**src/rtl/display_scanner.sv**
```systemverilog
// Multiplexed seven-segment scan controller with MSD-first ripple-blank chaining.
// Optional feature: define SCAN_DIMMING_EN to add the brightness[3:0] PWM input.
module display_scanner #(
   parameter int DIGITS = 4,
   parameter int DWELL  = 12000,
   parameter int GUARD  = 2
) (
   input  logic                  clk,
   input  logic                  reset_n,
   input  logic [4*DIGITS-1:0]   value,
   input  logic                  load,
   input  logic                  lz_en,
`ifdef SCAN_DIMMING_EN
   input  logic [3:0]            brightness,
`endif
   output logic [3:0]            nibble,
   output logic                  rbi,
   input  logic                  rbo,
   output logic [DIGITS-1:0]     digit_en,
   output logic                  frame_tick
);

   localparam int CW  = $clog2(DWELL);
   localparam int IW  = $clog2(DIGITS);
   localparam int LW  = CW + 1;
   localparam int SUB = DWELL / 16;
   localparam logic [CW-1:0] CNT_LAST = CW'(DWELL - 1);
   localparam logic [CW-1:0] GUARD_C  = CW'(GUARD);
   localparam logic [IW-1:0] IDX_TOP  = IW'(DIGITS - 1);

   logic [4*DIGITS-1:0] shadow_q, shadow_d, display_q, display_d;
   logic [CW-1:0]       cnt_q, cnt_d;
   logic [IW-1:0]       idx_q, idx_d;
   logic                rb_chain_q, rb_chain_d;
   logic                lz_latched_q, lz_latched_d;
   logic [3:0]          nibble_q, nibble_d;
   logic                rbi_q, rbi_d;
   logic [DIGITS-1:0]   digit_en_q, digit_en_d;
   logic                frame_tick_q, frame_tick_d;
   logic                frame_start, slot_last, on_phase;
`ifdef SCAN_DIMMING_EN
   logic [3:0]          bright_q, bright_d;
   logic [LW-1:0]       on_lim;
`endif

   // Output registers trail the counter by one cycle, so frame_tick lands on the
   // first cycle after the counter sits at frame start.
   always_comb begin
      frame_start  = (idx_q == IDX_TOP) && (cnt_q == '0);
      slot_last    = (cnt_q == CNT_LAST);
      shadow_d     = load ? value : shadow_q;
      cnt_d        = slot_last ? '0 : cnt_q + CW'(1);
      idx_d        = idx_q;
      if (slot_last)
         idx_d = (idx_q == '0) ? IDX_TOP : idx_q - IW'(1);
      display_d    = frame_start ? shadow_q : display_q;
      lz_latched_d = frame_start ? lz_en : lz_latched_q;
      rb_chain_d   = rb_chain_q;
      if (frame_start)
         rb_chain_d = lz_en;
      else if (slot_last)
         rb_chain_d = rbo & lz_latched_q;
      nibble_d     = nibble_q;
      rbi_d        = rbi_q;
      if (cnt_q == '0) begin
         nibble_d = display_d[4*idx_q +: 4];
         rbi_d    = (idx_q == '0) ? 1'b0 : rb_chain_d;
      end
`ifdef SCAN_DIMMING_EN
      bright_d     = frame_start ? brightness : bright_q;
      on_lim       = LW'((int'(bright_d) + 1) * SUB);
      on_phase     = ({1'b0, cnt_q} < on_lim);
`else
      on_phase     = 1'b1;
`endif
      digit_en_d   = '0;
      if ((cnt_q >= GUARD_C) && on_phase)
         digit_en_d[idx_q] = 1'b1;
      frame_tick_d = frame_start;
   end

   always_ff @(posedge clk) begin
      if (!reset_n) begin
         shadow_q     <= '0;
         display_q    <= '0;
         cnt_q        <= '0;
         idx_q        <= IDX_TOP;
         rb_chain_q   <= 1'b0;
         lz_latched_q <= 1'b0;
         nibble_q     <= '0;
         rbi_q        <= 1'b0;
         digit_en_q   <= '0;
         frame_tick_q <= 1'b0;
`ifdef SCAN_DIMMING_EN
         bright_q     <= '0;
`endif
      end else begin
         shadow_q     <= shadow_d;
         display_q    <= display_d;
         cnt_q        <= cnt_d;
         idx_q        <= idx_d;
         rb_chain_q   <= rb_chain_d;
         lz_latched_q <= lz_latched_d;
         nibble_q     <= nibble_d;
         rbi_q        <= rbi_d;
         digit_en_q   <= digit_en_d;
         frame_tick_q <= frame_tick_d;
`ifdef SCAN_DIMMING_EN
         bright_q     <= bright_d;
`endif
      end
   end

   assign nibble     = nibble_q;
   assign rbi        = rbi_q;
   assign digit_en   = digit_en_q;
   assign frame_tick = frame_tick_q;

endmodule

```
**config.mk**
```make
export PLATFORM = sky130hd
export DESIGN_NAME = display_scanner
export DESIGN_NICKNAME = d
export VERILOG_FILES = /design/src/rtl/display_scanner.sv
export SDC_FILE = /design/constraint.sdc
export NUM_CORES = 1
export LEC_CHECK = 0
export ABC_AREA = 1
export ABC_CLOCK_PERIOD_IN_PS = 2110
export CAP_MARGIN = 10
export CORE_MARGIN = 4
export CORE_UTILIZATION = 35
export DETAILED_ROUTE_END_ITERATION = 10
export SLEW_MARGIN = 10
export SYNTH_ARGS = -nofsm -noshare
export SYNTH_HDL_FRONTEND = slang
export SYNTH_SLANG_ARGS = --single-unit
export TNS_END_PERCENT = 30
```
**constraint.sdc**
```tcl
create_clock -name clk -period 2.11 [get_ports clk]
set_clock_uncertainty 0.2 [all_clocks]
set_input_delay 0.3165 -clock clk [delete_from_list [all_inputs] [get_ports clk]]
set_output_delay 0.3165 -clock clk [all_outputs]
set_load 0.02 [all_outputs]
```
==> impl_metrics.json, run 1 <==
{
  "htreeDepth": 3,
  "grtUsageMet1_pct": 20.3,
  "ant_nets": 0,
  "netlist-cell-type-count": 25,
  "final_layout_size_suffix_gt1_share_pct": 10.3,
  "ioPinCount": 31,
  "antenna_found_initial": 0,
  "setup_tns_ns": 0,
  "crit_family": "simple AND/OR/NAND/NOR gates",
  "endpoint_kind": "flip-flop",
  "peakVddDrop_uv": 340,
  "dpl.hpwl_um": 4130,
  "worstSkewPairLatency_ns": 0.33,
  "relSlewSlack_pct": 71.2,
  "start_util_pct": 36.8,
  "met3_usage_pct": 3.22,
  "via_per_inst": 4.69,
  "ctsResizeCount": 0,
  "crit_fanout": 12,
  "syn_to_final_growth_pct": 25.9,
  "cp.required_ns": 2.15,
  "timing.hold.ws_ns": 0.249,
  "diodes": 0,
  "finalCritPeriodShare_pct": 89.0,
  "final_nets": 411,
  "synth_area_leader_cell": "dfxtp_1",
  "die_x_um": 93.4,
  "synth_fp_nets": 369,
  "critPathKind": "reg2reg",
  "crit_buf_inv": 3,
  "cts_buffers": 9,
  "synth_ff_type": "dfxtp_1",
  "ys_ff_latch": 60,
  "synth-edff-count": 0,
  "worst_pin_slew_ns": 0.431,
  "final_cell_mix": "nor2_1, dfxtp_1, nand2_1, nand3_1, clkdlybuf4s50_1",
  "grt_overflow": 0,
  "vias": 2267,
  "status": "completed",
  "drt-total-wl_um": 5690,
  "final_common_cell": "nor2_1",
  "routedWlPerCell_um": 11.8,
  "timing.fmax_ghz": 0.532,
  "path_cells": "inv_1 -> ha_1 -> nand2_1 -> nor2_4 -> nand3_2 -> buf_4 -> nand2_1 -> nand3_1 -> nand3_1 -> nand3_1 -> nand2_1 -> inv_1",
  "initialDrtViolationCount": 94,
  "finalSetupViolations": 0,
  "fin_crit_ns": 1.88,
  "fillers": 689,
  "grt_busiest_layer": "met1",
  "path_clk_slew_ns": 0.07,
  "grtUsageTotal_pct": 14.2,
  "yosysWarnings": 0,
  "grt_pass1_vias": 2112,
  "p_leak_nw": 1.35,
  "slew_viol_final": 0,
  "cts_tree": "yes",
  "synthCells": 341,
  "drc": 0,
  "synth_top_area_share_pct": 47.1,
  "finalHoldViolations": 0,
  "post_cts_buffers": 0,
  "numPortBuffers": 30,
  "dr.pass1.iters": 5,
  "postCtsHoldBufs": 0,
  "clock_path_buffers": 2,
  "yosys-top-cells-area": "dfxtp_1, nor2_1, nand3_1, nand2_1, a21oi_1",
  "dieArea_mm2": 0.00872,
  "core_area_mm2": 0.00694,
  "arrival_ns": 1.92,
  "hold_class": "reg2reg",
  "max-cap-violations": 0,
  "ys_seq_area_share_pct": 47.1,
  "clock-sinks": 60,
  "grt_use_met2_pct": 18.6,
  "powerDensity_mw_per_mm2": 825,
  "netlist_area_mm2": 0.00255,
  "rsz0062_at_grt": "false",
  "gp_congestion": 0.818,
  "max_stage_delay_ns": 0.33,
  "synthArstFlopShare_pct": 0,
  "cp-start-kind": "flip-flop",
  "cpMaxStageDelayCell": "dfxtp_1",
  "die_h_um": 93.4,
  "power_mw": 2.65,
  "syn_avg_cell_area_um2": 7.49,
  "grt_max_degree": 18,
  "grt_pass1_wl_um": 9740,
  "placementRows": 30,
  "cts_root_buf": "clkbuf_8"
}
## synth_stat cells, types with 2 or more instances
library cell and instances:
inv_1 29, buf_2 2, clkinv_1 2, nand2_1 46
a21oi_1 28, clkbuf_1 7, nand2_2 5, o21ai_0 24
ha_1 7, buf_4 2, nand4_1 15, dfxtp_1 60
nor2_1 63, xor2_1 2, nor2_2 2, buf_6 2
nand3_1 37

══════

**WORK INSTRUCTION**
List all lines above in which the string "timing" appears.

**THE ANSWER**
  "timing.hold.ws_ns": 0.249,
  "timing.fmax_ghz": 0.532,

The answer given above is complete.